[ABOUT THIS TASK] Between the line containing "group, run 1" and the line containing "stage cell: dfxtp_1" lies a run of lines; give that run again exactly, with both of those lines, and nothing else from the entries below.

Collected data
● ● ● ● ●

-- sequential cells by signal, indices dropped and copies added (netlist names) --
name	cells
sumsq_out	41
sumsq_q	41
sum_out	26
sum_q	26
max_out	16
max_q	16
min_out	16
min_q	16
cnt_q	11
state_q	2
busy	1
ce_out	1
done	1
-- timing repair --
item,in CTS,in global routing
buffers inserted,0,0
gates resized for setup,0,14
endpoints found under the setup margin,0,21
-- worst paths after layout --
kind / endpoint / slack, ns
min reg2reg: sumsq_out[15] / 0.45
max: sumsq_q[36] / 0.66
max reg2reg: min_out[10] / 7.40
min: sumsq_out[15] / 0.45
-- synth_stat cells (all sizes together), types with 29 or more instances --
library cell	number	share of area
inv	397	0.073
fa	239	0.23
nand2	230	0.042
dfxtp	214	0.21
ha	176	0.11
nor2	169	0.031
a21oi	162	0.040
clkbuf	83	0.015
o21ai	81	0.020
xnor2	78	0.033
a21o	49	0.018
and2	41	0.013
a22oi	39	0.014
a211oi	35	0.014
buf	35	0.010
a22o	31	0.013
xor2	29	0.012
## config.mk

```make
export PLATFORM = sky130hd
export DESIGN_NAME = seg7_scan_driver
export DESIGN_NICKNAME = d
export VERILOG_FILES = /design/src/rtl/seg7_scan_driver.sv
export SDC_FILE = /design/constraint.sdc
export NUM_CORES = 1
export LEC_CHECK = 0
export CELL_PAD_IN_SITES_DETAIL_PLACEMENT = 1
export CELL_PAD_IN_SITES_GLOBAL_PLACEMENT = 1
export CORE_AREA = 10 10 104 106
export CTS_CLUSTER_DIAMETER = 80
export DETAILED_ROUTE_END_ITERATION = 6
export DIE_AREA = 0 0 114 116
export MAX_ROUTING_LAYER = met4
export PLACE_DENSITY = 0.72
export SYNTH_ARGS = -nofsm -noshare
export SYNTH_HDL_FRONTEND = slang
export SYNTH_SLANG_ARGS = --single-unit
```

## constraint.sdc

```tcl
create_clock -name clk -period 1.9 [get_ports clk]
set_input_delay 0.38 -clock clk [delete_from_list [all_inputs] [get_ports clk]]
set_output_delay 0.38 -clock clk [all_outputs]
set_load 0.02 [all_outputs]
```

## src/rtl/seg7_scan_driver.sv

```systemverilog
// seg7_scan_driver: double-buffered, time-multiplexed hex driver for common-anode 7-segment digits; define SEG7_LZB_EN for leading-zero blanking
module seg7_scan_driver #(
    parameter int NUM_DIGITS = 4,
    parameter int SCAN_DIV   = 50000,
    parameter int DIV_WIDTH  = 16
) (
    input  logic                    clk,
    input  logic                    rst,
    input  logic                    load,
    input  logic [4*NUM_DIGITS-1:0] din,
    input  logic [NUM_DIGITS-1:0]   dp_in,
    input  logic [NUM_DIGITS-1:0]   blank,
    output logic [6:0]              seg,
    output logic                    dp,
    output logic [NUM_DIGITS-1:0]   an,
    output logic                    frame
);
    localparam int IW = NUM_DIGITS > 1 ? $clog2(NUM_DIGITS) : 1;
    localparam logic [6:0] GLYPH [16] = '{
        7'b0000001, 7'b1001111, 7'b0010010, 7'b0000110,
        7'b1001100, 7'b0100100, 7'b0100000, 7'b0001111,
        7'b0000000, 7'b0000100, 7'b0001000, 7'b1100000,
        7'b0110001, 7'b1000010, 7'b0110000, 7'b0111000
    };
    logic [DIV_WIDTH-1:0]    cnt;
    logic [IW-1:0]           idx;
    logic [4*NUM_DIGITS-1:0] act_d, pend_d;
    logic [NUM_DIGITS-1:0]   act_p, pend_p, sup;
    logic                    pend_vld, last, bnd, blk;
    logic [3:0]              nib;
    assign last = cnt == DIV_WIDTH'(SCAN_DIV - 1);
    assign bnd  = last && idx == IW'(NUM_DIGITS - 1);
    assign nib  = act_d[4*idx +: 4];
    assign blk  = blank[idx] | sup[idx];
`ifdef SEG7_LZB_EN
    logic run;
    // a digit above 0 is suppressed while it and every more-significant active nibble are zero
    always_comb begin
        run = 1'b1;
        sup = '0;
        for (int k = NUM_DIGITS - 1; k >= 1; k--) begin
            run = run && act_d[4*k +: 4] == 4'h0;
            sup[k] = run;
        end
    end
`else
    assign sup = '0;
`endif
    // slot prescaler and digit index
    always_ff @(posedge clk) begin
        if (rst) begin
            cnt <= '0;
            idx <= '0;
        end else begin
            cnt <= last ? '0 : cnt + 1'b1;
            if (last) idx <= idx == IW'(NUM_DIGITS - 1) ? '0 : idx + 1'b1;
        end
    end
    // pending/active buffers; active only changes at a frame boundary so a frame never tears
    always_ff @(posedge clk) begin
        if (rst) begin
            act_d    <= '0;
            act_p    <= '0;
            pend_d   <= '0;
            pend_p   <= '0;
            pend_vld <= 1'b0;
        end else if (bnd) begin
            act_d    <= load ? din : pend_vld ? pend_d : act_d;
            act_p    <= load ? dp_in : pend_vld ? pend_p : act_p;
            pend_vld <= 1'b0;
        end else if (load) begin
            pend_d   <= din;
            pend_p   <= dp_in;
            pend_vld <= 1'b1;
        end
    end
    // registered pin drive; last cycle of each slot is a dead cycle with all anodes off
    always_ff @(posedge clk) begin
        if (rst) begin
            seg   <= 7'h7F;
            dp    <= 1'b1;
            an    <= '1;
            frame <= 1'b0;
        end else begin
            frame <= bnd;
            an    <= last ? '1 : ~(NUM_DIGITS'(1) << idx);
            seg   <= (last || blk) ? 7'h7F : GLYPH[nib];
            dp    <= last || blank[idx] || !act_p[idx];
        end
    end
endmodule
```

==> results by group, run 1 <==
Global routing
  – Initial antenna violation count: 0
  – GRT overflow: 0
  – First-pass GRT wire length: 13.17 mm
  – Pin count of the biggest net entering global routing: 43
  – GR Util All Layers: 12.63%
  – Vias in the first global route: 2,637

Setup path
  – Worst Path Max Fanout: 7
  – CP max stage cell: dfxtp_1
  – CP top delay family: simple AND/OR/NAND/NOR gates
  – Buf/Inv on CP: 1
  – Worst EP required: 2.13 ns
  – Arr. time, crit path: 2.04 ns
  – CP max stage delay: 0.38 ns
  – WS Path Type: reg -> reg
  – Crit start category: flop
  – CP startpoint: cnt[1]
  – Critical path cell sequence: ha_4 > and3_1 > nand4_1 > o21ai_2 > buf_6 > mux2i_1 > nor2_1
  – FF-to-FF Start: cnt[1]
  – Worst Setup End Kind: flop

Clock network
  – CTS tree: done
  – Clock Sinks: 72
  – TritonCTS Buffers: 9
  – Root Buffer: clkbuf_8
  – Clock transition at the registers of the reported paths: 0.08 ns
  – H-Tree Depth: 3
  – Later-pin clock latency in the skew report: 0.35 ns
  – Hold_buf cts: 0
  – Clock buffer depth: 2

Pwr
  – VDD IR max: 0.3672 mV
  – Sequential power share: 49.3%
  – Switching power: 762.6 uW
  – PD cells: 725.8 nW/um2
  – Leakage power: 1.690 nW
  – Total power draw: 3.178 mW
  – Comb pwr share: 7.9%
  – Clk pwr share: 42.8%
  – Internal power: 2.416 mW
  – Sw Ratio: 23.99%

Routing
  – WL/cell: 16.80 um
  – Avg Vias per Cell: 5.127
  – Drt total wl: 8.368 mm
  – First-pass detailed-route iteration total: 4
  – Routed Antenna Nets: 0
  – Via count: 2,553
  – Remaining DRCs: 0
  – Drt first-iter violations: 63

Min path
  – HP Class: in -> reg
  – Hold_sp: rst

Floorplan
  – Site Rows: 34
  – Die area: 13,220 um2
  – I/O pins: 40
  – Starting density of the core: 38.45%
  – Placeable core region: 8678 um2
  – Die W: 114 um
  – Chip height: 116 um

Logic synthesis
  – Syn Area/Cell: 10.24 um2
  – Post-synth EDFFs: 0
  – Main synth FF type: dfxtp_1
  – Post-synthesis cell type count: 39
  – Sequential fraction of the synthesis area: 43.19%
  – Syn nets: 364
  – Yosys reg bits: 72
  – Async SR Flop Fraction: 0%
  – Syn Std Cell Area: 3337 um2
  – Gate Count Post-Synth: 326
  – Yosys warns: 0

Cells and area
  – Most frequent cells in the layout: dfxtp_1, nor2_1, mux2i_1, clkdlybuf4s50_1
  – Final core utilization: 50.46%
  – Nets: 423
  – Commonest non-fill, non-tap cell in the layout: dfxtp_1
  – Ant. Diodes: 0
  – Share of layout cells above drive strength 1: 25.13%
  – Area growth from synthesis to layout: 31.23%

Place
  – Detailed Place HPWL: 5.577 mm
  – Placer Congestion: 0.7719
  – Number of port buffers: 39
  – Dpl ws: -0.05509 ns

Timing
  – Final setup skew: 0.01145 ns
  – Finish-stage setup viols: 0
  – Final Cycle Share: 95.60%
  – Peak Freq: 550.6 MHz
  – Slew Limit Fails: 0
  – Slew HR: 61.02%
  – Tmin final: 1.816 ns
  – Final hold violations: 0
  – WHS: 0.2564 ns
  – Slew @ Worst Pin: 0.5847 ns
  – Final setup margin: 0.08367 ns

Run
  – Number of max-cap violations: 0

Run status
  – Outcome: completed
[power by group through the flow]
stage               Clock [mW]  Sequential, mW  Combinational (mW)
finish                    1.36            1.57               0.252
global route              1.45            1.57               0.276
CTS                       1.40            1.57               0.255
detailed placement           0            1.60               0.252
global placement             0            1.60               0.248
floorplan                    0            1.61               0.128
[worst reg2reg max path: stages (launching register included)]
cell and delay (ns):
dfxtp_1 0.38, ha_4 0.17, and3_1 0.20, nand4_1 0.19, o21ai_2 0.29, buf_6 0.19
mux2i_1 0.23, nor2_1 0.05
[logic make-up after synthesis]
| family | count (synthesis) | share of synthesized area, % |
|---|---|---|
| fa+ha+maj | 11 | 4.124 |
| xor+xnor | 13 | 3.412 |
| compound gates | 37 | 10.80 |
| mux | 56 | 18.52 |
| simple gates | 111 | 15.79 |
| flops | 72 | 43.19 |
| buf+inv | 26 | 4.162 |
[synth_stat cells, types with 2 or more instances]
master	number	area share, %
a211oi_2	20	7.5
a21oi_1	6	0.90
and2_1	2	0.37
and3_1	4	0.75
and4_1	3	0.79
buf_2	3	0.45
buf_4	6	1.3
buf_6	2	0.67
clkbuf_1	10	1.1
dfxtp_1	72	43
ha_1	11	4.1
inv_1	5	0.56
mux2_2	6	2.0
mux2i_1	46	14
mux4_2	4	2.7
nand2_1	17	1.9
nand3_1	9	1.3
nand4_1	2	0.37
nor2_1	63	7.1
nor3_1	2	0.30
o21ai_0	3	0.45
o221ai_1	2	0.53
xnor2_1	7	1.8
xor2_1	6	1.6
[layout make-up]
cell class                 instances  area, um2
clock buffer                       9      123.9
clock inverter                     7      96.34
fill                             978       4299
inverter                           5      21.27
multi-input combinational        228       1852
sequential                        72       1446
tap                              108      135.1
timing repair buffer              69      704.4
[registers in the layout, indices dropped and copies added, names as in the netlist]
register  flops
seg           7
pend_vld      1
frame         1
dp            1
an            4
idx           2
act_d        16
pend_d       16
cnt          16
pend_p        4
act_p         4
[what timing repair did]
action / 4_1_cts / 5_1_grt
endpoints found under the hold margin: 0 / 0
cloned: 1 / 1
pin swaps: 2 / 5
setup buffers: 3 / 2
endpoints found under the setup margin: 34 / 46
gates resized for setup: 4 / 28
[final timing paths]
check                                 end  slack [ns]  cells past startpoint
worst min register to register     cnt[0]        0.44                      1
worst min-delay path                frame        0.26                      2
worst max register to register  pend_p[3]        0.08                      7
worst max-delay path            pend_p[3]        0.08                      7
[metal layers]
layer  global-route usage (%)  up-vias  part of all wire [%]  wire (um)
met3                    3.152       10                   3.8        314
met4                    5.514        0                   1.6        131
met2                    19.36       49                    48       4036
li1                         -     1262                     -          -
met5                        -        -                     0          0
met1                    15.42     1232                    46       3885
[stage by stage]
step	TNS, ns	cells	instance area, um2
2_1_floorplan	0	326	3346
3_3_place_gp	0	475	3954
3_5_place_dp	-0.2193	475	3954
4_1_cts	0	495	4229
5_1_grt	-0.04034	498	4379
6_report	0	498	4379
Power figures use the tool's default switching activity.
==> run 2: changes to the inputs <==
CORE_AREA = 3 3 97 99   (was 10 10 104 106)
DIE_AREA = 0 0 100 102   (was 0 0 114 116)
SLEW_MARGIN = 25   (was default)
==> run 2 against run 1 <==
Net effect: final area is 1.1% lower; cell count is 0.20% higher; combinational power is 5% higher; worst hold slack better by 0.19 ns; critical path depth stayed put; clock power hardly changed; first-iteration DRC count is 11% higher; largest cell class unchanged.
==> results by group, run 2 (same netlist as run 1, synthesis figures left out) <==
Run status
  – Outcome: completed (unchanged)

Routing
  – First-pass detailed-route iteration total: 4 (unchanged)
  – Avg Vias per Cell: 5.160 (was 5.127)
  – WL/cell: 16.12 um (was 16.80 um)
  – Via count: 2,575 (was 2,553)
  – Routed Antenna Nets: 0 (unchanged)
  – Remaining DRCs: 0 (unchanged)
  – Drt total wl: 8.044 mm (was 8.368 mm)
  – Drt first-iter violations: 70 (was 63)

Cells and area
  – Number of fillers in the final layout: 977 (was 978)
  – Nets: 425 (was 423)
  – Post-route cell area: 4332 um2 (was 4379 um2)
  – Ant. Diodes: 0 (unchanged)
  – Share of layout cells above drive strength 1: 24.55% (was 25.13%)
  – Most frequent cells in the layout: dfxtp_1, nor2_1, mux2i_1, clkdlybuf4s50_1, buf_4 (was dfxtp_1, nor2_1, mux2i_1, clkdlybuf4s50_1)
  – Area growth from synthesis to layout: 29.81% (was 31.23%)
  – Top flop regs: act_d (16), cnt (16), pend_d (16) (unchanged)
  – Commonest non-fill, non-tap cell in the layout: dfxtp_1 (unchanged)

Timing
  – Slew HR: 80.59% (was 61.02%)
  – Final hold violations: 0 (unchanged)
  – Tmin final: 1.825 ns (was 1.816 ns)
  – Final setup margin: 0.07466 ns (was 0.08367 ns)
  – Finish-stage setup viols: 0 (unchanged)
  – Slew Limit Fails: 0 (unchanged)
  – Final setup skew: 0.01499 ns (was 0.01145 ns)
  – Peak Freq: 547.8 MHz (was 550.6 MHz)
  – WHS: 0.4511 ns (was 0.2564 ns)
  – Final Cycle Share: 96.07% (was 95.60%)
  – Slew @ Worst Pin: 0.2830 ns (was 0.5847 ns)

Clock network
  – Clock transition at the registers of the reported paths: 0.08 ns (about the same)
  – TritonCTS Buffers: 9 (unchanged)
  – Hold_buf cts: 0 (unchanged)
  – Later-pin clock latency in the skew report: 0.34 ns (was 0.35 ns)
  – Clock Sinks: 72 (unchanged)
  – Clock buffer depth: 2 (unchanged)
  – CTS tree: done (unchanged)
  – H-Tree Depth: 3 (unchanged)
  – Root Buffer: clkbuf_8 (unchanged)

Setup path
  – Arr. time, crit path: 2.09 ns (was 2.04 ns)
  – Worst Path Max Fanout: 6 (was 7)
  – WS Path Type: reg -> reg (unchanged)
  – Crit start category: flop (unchanged)
  – Worst EP required: 2.17 ns (was 2.13 ns)
  – Worst Setup End Kind: flop (unchanged)

Global routing
  – GRT overflow: 0 (unchanged)
  – First-pass GRT wire length: 13.23 mm (was 13.17 mm)
  – GR Util All Layers: 16.81% (was 12.63%)
  – Initial antenna violation count: 0 (unchanged)
  – Pin count of the biggest net entering global routing: 25 (was 43)
  – Vias in the first global route: 2,655 (was 2,637)

Floorplan
  – Chip height: 102 um (was 116 um)
  – Site Rows: 34 (unchanged)
  – Die area: 10,200 um2 (was 13,220 um2)
  – Starting density of the core: 38.64% (was 38.45%)
  – I/O pins: 40 (unchanged)
  – Placeable core region: 8636 um2 (was 8678 um2)
  – Die W: 100 um (was 114 um)

Pwr
  – PD cells: 734.5 nW/um2 (was 725.8 nW/um2)
  – VDD IR max: 0.4172 mV (was 0.3672 mV)
  – Leakage power: 1.705 nW (was 1.690 nW)

Min path
  – HP Class: reg -> reg (was in -> reg)

Place
  – Area of placed instances: 3971 um2 (was 3954 um2)
  – Number of port buffers: 39 (unchanged)
  – Dpl ws: -0.08040 ns (was -0.05509 ns)
  – Detailed Place HPWL: 5.503 mm (was 5.577 mm)
  – Placer Congestion: 0.8258 (was 0.7719)

Run
  – Number of max-cap violations: 0 (unchanged)
==> run 2: path summary, 6_finish.rpt <==
path	start	endpoint	slack, ns	depth (start not counted)
max	idx[0]	seg[6]	0.07	7
min	cnt[0]	cnt[0]	0.45	1
max reg2reg	idx[0]	seg[6]	0.07	7
min reg2reg	cnt[0]	cnt[0]	0.45	1
==> run 2: repair_timing <==
item                                    in CTS  in global routing
setup buffers                                1                  2
gates resized for setup                      6                 15
endpoints found under the setup margin      17                 42
pin swaps                                    0                  5
gates cloned                                 1                  1
==> run 2: worst max-delay path, stage by stage, from the launching register on <==
cell and delay [ns]:
dfxtp_4 0.39, mux4_2 0.59, inv_2 0.11, ha_2 0.20, mux2i_1 0.08, a21oi_1 0.16
a21oi_1 0.08, o21ai_0 0.14
==> run 2: per-layer routing <==
layer | share of wire [%] | track usage [%] | up-vias
met2 | 47 | 26.83 | 45
met1 | 48 | 21.66 | 1252
met3 | 3.5 | 2.867 | 13
met4 | 1.6 | 5.803 | 0
met5 | 0 | - | -
li1 | - | - | 1265
==> run 2: final cells by class <==
| type | instances | area (um2) | area share, % |
|---|---|---|---|
| multi-input cells | 228 | 1812 | 41.83 |
| flip-flops and latches | 72 | 1455 | 33.59 |
| repair buffers | 71 | 691.9 | 15.97 |
| clock buffers | 10 | 137.6 | 3.177 |
| well taps | 108 | 135.1 | 3.120 |
| clock inverters | 5 | 81.33 | 1.878 |
| inverters | 5 | 18.77 | 0.4333 |
==> run 2: through the flow <==
step | setup TNS [ns] | std cells | power (mW) | util (%)
after CTS | 0 | 496 | 3.205 | 49.13
after global routing | -0.006273 | 499 | 3.310 | 50.16
after floorplan | 0 | 326 | 1.736 | -
final | 0 | 499 | 3.182 | 50.16
after detailed placement | -0.1304 | 479 | 1.855 | 45.99
after global placement | 0 | 479 | 1.846 | 45.99
==> run 2: report_power, final <==
part	internal, mW	total, mW	leakage, nW	switching (mW)
Sequential	1.55	1.57	0.591	0.0210
Clock	0.768	1.35	0.108	0.582
Combinational	0.137	0.264	1.01	0.126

● ● ● ● ●

[OUTPUT]
==> results by group, run 1 <==
Global routing
  – Initial antenna violation count: 0
  – GRT overflow: 0
  – First-pass GRT wire length: 13.17 mm
  – Pin count of the biggest net entering global routing: 43
  – GR Util All Layers: 12.63%
  – Vias in the first global route: 2,637

Setup path
  – Worst Path Max Fanout: 7
  – CP max stage cell: dfxtp_1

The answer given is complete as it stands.